Stored data
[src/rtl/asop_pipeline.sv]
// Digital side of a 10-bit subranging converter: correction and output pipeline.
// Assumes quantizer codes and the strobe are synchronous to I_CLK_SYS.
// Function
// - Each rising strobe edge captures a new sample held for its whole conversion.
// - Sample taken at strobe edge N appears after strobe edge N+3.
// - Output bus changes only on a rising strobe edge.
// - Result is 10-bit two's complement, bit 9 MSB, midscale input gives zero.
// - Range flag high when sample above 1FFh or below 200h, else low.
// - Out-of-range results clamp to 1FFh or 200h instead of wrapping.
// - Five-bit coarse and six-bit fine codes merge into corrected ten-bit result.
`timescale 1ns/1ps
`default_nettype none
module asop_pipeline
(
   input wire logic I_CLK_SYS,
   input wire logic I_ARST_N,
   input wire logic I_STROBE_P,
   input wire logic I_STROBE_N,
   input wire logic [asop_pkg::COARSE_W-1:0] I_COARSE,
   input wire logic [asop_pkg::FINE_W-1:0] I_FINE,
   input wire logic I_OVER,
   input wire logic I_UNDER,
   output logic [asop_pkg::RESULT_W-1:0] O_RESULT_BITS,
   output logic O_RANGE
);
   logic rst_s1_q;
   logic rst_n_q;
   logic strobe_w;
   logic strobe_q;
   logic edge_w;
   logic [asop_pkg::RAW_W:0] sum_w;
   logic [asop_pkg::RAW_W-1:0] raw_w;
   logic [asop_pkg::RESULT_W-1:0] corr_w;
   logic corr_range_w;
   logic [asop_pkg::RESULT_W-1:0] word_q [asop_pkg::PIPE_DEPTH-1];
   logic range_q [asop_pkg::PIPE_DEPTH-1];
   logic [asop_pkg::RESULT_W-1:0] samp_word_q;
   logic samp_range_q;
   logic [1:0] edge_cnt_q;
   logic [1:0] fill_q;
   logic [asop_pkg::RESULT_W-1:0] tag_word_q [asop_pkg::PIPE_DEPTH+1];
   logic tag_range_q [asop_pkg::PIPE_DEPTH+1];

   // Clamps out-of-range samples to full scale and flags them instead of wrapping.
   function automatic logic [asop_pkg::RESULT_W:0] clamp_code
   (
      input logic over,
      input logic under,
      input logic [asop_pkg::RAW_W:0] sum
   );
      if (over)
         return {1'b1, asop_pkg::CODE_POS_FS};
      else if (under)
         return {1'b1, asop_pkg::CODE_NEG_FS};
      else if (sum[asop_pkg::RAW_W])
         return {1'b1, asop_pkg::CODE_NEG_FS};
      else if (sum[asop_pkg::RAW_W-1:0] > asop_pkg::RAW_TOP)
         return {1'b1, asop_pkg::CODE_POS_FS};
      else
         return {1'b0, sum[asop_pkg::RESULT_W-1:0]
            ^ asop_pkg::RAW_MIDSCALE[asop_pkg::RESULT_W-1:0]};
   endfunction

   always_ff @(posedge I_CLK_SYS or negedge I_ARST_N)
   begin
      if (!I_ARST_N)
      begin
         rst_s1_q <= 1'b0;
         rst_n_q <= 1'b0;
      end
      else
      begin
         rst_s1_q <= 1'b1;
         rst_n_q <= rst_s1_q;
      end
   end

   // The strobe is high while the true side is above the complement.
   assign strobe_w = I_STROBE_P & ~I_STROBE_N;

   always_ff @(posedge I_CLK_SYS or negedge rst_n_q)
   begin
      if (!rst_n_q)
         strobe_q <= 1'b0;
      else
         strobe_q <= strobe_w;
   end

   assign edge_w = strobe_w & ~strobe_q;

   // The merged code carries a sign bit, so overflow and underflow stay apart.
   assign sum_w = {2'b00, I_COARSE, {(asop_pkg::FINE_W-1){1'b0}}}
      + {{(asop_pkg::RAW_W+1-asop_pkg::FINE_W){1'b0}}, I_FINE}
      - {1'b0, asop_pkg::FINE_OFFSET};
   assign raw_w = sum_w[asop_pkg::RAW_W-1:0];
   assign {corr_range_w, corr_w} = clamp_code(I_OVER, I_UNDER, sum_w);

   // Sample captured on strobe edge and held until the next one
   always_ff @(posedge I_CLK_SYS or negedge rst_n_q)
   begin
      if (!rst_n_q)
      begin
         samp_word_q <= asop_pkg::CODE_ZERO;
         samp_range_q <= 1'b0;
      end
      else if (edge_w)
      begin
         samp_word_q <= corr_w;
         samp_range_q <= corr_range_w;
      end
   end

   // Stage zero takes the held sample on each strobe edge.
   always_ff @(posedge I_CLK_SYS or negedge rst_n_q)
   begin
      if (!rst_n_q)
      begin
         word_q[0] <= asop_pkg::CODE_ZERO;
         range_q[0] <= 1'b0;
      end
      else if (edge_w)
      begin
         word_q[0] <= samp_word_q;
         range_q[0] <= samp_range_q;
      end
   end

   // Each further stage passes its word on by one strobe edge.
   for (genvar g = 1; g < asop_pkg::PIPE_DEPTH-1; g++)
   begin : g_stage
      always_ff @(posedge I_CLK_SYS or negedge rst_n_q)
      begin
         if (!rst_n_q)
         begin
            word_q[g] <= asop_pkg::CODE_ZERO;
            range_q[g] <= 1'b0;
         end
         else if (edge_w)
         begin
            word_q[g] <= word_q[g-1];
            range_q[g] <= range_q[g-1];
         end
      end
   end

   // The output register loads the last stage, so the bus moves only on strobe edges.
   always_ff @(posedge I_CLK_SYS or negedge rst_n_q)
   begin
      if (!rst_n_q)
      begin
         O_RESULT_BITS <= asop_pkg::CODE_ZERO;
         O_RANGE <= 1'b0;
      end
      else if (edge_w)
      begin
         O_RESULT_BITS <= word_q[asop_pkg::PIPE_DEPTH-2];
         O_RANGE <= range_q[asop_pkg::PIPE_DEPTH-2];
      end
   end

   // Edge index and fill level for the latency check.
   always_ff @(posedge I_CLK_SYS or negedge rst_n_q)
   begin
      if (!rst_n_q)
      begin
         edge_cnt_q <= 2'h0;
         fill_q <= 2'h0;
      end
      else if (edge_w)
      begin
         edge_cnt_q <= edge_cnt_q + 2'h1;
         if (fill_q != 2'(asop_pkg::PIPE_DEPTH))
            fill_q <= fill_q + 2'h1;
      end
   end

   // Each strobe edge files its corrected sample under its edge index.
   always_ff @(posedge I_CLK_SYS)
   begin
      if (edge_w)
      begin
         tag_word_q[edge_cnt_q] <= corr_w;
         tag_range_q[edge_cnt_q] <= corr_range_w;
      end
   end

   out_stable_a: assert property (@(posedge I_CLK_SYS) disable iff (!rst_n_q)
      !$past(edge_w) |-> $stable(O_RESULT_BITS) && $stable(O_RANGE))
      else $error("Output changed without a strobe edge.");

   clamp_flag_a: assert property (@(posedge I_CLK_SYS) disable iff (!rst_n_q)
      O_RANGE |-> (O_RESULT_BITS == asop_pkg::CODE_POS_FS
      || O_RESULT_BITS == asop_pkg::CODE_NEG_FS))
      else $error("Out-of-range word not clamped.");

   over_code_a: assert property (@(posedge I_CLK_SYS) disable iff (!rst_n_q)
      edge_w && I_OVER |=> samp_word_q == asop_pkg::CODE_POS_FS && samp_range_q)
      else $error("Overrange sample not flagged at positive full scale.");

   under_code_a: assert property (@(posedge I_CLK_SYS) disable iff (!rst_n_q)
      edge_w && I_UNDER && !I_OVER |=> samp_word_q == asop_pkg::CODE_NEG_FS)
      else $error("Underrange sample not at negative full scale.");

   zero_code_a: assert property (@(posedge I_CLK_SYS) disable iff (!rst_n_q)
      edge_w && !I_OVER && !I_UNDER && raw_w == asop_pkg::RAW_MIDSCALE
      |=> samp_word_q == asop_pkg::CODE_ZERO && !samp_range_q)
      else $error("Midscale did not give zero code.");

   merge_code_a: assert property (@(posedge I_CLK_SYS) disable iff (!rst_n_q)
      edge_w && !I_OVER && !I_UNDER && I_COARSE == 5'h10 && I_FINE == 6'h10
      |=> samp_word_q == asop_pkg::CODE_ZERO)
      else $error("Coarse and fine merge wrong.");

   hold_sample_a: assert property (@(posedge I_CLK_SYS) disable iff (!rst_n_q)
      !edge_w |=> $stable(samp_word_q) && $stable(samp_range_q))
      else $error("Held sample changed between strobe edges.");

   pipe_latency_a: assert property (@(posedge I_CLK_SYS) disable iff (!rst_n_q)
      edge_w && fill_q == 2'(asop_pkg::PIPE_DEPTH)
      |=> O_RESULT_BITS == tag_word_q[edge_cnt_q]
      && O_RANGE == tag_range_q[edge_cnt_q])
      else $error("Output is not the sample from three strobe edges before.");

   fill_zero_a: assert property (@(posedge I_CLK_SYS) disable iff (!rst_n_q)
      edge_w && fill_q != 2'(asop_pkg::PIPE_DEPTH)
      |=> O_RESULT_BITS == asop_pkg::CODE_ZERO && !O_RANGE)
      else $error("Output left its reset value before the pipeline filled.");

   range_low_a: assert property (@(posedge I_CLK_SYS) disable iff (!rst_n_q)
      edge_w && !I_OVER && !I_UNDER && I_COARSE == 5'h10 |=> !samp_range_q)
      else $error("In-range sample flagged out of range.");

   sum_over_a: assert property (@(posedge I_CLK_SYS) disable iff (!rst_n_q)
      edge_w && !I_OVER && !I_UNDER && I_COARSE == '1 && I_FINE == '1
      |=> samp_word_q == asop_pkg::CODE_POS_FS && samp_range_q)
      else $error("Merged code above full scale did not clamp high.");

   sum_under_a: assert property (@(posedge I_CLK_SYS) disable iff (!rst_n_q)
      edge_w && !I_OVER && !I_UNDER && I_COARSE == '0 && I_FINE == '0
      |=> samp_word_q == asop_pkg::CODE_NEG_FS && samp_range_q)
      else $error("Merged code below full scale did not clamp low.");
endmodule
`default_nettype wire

■ **Assigned task**
Where a line of the data holds the word "codes", copy that line.

■ **Task response**
// Assumes quantizer codes and the strobe are synchronous to I_CLK_SYS.
// - Five-bit coarse and six-bit fine codes merge into corrected ten-bit result.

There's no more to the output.